START Provided entries

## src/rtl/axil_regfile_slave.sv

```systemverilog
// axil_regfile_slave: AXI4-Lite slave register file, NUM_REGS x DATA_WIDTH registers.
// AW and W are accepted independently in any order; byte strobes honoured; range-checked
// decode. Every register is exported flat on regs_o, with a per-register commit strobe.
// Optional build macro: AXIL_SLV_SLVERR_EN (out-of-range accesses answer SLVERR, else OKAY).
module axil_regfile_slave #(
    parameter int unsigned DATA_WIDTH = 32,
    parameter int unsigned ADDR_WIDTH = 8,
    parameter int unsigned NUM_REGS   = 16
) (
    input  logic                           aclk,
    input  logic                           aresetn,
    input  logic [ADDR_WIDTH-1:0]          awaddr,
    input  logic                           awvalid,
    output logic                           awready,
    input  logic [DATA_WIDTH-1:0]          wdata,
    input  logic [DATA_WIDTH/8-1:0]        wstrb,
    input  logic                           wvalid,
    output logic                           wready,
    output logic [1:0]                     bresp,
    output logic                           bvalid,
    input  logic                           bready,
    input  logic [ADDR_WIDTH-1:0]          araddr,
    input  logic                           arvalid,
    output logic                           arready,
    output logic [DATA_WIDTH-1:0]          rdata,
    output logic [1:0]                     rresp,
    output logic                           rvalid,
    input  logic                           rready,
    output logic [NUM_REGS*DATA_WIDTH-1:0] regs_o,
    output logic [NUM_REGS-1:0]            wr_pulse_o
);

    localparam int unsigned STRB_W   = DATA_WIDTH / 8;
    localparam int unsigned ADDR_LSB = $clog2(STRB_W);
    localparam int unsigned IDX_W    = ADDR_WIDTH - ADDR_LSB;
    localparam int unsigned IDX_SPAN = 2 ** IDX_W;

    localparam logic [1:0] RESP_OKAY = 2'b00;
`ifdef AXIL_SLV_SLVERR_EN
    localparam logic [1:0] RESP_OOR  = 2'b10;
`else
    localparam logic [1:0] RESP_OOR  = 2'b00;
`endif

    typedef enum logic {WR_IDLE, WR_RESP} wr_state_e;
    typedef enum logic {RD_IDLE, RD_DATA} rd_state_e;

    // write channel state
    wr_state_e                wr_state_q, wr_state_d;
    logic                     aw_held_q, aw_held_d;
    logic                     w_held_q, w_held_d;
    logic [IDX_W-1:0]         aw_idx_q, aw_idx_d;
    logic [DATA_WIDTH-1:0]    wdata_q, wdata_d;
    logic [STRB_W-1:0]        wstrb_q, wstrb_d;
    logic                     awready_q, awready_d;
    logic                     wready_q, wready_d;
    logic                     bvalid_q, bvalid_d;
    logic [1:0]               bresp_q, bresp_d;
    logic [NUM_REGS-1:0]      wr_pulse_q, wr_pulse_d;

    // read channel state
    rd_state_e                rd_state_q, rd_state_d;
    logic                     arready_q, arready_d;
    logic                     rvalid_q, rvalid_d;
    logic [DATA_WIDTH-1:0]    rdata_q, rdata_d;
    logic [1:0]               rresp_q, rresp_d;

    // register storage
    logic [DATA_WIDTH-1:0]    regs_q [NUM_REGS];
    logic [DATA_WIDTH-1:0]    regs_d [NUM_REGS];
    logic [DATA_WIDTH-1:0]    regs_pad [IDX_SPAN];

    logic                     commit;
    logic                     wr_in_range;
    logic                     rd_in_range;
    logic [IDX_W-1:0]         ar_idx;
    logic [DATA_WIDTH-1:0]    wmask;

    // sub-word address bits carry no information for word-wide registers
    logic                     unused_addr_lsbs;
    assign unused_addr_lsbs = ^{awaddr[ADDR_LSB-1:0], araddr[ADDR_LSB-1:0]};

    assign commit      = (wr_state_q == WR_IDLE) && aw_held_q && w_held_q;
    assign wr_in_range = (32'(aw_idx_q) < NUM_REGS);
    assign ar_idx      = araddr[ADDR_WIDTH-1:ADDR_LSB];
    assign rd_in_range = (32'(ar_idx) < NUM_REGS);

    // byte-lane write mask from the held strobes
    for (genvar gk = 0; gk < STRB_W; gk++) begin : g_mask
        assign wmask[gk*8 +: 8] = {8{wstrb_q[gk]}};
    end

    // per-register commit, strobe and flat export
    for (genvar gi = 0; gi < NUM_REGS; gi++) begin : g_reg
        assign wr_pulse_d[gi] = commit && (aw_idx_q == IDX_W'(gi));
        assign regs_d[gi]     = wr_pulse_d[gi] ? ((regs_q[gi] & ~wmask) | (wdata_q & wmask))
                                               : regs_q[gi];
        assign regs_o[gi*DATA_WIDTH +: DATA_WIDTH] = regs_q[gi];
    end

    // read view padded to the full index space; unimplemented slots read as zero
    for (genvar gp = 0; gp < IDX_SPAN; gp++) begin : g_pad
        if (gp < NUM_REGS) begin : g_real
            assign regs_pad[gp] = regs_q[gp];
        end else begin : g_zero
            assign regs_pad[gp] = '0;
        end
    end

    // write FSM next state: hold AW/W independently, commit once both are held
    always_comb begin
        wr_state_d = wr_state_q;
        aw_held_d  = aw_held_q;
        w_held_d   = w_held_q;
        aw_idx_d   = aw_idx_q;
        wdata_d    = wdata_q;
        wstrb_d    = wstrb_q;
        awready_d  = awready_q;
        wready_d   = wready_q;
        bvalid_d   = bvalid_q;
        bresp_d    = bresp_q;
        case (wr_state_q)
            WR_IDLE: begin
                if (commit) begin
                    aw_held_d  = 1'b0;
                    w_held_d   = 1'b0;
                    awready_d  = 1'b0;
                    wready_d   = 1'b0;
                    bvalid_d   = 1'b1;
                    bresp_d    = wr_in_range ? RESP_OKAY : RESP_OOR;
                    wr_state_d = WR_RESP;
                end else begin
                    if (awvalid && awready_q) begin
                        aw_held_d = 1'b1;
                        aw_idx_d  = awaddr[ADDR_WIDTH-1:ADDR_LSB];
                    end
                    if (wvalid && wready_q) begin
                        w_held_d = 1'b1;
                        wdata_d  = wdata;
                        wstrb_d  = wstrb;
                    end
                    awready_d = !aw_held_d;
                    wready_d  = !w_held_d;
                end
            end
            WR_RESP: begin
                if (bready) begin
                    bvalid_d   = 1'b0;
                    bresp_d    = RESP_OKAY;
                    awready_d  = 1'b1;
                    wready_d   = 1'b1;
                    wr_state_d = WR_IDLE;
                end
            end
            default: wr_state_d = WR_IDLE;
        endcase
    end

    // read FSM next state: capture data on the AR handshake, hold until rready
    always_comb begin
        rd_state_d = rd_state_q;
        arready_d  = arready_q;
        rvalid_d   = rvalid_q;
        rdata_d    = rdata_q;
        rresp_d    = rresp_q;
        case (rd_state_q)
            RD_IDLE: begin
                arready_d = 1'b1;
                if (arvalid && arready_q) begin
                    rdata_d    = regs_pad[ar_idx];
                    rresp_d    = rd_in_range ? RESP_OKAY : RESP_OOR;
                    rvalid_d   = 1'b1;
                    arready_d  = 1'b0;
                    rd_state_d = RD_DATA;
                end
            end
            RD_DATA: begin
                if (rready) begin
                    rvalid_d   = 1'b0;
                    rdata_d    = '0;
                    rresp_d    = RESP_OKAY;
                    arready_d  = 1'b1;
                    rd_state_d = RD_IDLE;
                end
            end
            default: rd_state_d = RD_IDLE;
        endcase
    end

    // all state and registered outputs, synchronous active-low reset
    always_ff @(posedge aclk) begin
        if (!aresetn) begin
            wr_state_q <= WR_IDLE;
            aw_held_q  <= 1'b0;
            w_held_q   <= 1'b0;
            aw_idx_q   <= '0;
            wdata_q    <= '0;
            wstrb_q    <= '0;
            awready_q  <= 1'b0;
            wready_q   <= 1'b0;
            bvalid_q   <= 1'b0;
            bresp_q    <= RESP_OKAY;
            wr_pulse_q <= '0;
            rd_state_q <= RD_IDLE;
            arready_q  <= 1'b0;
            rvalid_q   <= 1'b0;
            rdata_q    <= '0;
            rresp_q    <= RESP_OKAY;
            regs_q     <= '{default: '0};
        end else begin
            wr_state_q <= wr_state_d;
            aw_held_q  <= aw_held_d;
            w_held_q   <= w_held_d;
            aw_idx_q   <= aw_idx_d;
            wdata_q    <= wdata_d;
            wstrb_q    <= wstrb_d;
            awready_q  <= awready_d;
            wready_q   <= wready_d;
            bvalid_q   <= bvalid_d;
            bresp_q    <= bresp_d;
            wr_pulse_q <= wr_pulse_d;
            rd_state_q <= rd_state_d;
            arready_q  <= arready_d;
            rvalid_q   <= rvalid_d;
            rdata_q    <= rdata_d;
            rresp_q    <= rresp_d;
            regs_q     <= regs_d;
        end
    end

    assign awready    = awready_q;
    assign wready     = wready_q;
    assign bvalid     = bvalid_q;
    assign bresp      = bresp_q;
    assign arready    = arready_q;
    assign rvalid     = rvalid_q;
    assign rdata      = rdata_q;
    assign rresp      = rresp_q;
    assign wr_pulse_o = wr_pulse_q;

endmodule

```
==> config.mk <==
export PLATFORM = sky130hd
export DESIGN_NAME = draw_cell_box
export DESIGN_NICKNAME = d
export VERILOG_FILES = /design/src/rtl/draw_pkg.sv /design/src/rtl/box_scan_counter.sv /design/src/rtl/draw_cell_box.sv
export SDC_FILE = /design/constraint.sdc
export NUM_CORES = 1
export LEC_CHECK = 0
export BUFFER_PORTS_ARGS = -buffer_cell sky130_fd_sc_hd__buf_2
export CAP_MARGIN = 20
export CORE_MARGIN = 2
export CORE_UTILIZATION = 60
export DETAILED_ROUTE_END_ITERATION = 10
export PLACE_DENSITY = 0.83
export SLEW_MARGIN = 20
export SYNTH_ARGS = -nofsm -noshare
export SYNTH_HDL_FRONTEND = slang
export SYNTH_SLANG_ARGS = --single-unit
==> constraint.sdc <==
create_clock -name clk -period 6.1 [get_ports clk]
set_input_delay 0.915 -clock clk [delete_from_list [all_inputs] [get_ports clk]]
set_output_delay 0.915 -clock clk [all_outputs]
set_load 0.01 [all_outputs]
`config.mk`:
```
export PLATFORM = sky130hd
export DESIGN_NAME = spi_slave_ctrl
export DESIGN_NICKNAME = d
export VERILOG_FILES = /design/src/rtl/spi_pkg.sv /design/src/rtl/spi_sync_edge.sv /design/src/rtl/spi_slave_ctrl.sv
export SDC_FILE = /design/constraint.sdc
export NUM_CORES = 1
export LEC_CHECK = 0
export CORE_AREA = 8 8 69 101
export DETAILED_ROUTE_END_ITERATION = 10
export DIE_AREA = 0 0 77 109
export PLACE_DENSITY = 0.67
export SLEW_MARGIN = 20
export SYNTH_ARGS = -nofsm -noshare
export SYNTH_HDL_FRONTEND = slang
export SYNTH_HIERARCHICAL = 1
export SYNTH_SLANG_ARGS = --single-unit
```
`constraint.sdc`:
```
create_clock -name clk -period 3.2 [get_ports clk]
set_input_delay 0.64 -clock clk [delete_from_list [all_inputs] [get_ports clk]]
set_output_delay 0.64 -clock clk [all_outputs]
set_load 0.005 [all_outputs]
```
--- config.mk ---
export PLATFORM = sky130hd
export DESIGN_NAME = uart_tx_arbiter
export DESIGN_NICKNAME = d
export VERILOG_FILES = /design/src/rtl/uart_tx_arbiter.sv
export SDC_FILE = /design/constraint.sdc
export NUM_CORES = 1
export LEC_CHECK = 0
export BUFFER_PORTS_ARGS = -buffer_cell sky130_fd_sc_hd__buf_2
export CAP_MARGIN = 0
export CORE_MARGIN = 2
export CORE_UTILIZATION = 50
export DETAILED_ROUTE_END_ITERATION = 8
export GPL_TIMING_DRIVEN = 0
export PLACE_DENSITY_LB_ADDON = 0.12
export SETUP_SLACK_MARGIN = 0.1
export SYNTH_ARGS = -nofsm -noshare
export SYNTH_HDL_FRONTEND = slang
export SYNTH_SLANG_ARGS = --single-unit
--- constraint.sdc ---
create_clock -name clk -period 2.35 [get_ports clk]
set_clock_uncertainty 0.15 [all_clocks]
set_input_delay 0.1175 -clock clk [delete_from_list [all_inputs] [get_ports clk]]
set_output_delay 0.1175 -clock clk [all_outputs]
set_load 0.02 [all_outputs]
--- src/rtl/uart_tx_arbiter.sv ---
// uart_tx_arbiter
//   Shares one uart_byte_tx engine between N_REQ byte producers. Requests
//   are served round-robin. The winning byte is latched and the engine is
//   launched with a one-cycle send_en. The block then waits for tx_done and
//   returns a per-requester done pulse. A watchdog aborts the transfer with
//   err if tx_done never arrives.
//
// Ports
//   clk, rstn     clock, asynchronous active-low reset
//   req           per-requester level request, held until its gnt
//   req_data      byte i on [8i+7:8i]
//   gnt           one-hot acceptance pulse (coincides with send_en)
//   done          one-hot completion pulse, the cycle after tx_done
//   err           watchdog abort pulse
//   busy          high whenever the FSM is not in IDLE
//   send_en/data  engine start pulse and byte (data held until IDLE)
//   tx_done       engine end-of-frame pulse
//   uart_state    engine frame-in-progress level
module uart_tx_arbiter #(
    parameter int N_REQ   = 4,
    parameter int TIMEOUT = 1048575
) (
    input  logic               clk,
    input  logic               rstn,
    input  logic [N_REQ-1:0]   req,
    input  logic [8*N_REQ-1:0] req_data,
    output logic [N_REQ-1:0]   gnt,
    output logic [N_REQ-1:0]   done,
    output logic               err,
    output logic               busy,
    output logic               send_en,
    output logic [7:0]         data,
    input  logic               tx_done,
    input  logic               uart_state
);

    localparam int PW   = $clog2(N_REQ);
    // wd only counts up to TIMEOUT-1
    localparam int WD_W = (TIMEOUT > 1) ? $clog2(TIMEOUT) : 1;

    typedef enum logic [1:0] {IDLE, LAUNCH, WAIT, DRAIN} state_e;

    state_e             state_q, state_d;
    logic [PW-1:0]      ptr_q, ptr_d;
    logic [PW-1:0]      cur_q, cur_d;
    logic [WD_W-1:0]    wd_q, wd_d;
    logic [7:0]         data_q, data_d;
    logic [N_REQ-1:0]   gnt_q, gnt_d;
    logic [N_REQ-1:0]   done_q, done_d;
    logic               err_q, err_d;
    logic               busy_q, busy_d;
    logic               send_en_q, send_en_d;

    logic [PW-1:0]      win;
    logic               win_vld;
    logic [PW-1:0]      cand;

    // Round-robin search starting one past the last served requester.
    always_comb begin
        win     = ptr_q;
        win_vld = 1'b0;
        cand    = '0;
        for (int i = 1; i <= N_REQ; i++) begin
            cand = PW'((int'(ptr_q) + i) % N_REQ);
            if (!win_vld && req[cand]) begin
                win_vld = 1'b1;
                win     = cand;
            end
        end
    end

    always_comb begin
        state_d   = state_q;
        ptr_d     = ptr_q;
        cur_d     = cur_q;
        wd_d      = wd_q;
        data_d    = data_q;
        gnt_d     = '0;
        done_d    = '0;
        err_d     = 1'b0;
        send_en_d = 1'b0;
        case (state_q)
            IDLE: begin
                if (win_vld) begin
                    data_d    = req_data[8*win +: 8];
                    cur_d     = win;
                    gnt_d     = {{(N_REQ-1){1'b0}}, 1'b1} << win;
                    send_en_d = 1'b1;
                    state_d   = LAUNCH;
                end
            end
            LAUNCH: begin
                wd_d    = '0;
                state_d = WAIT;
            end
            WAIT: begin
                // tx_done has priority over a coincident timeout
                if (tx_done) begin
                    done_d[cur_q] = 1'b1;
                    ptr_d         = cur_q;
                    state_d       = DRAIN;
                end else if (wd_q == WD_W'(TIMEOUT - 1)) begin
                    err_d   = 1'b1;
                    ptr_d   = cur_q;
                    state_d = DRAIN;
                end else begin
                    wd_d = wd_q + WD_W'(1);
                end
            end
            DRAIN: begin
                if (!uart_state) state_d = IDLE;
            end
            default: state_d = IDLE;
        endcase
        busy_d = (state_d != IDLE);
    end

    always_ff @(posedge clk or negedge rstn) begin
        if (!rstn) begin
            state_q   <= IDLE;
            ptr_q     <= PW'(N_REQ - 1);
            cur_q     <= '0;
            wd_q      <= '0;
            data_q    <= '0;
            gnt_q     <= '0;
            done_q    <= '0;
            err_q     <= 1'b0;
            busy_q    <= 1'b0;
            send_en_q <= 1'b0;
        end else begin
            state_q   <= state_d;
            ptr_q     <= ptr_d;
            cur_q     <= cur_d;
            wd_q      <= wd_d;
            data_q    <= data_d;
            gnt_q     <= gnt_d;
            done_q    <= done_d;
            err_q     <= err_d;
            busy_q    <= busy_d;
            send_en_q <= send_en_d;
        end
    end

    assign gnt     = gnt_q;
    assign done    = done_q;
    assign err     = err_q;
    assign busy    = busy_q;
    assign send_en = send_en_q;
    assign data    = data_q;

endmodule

END Provided entries

> **Instructions for the task**: Wherever a line of the records above contains the string "rstn", copy that line out.

> **Exercise output**:
//   clk, rstn     clock, asynchronous active-low reset
    input  logic               rstn,
    always_ff @(posedge clk or negedge rstn) begin
        if (!rstn) begin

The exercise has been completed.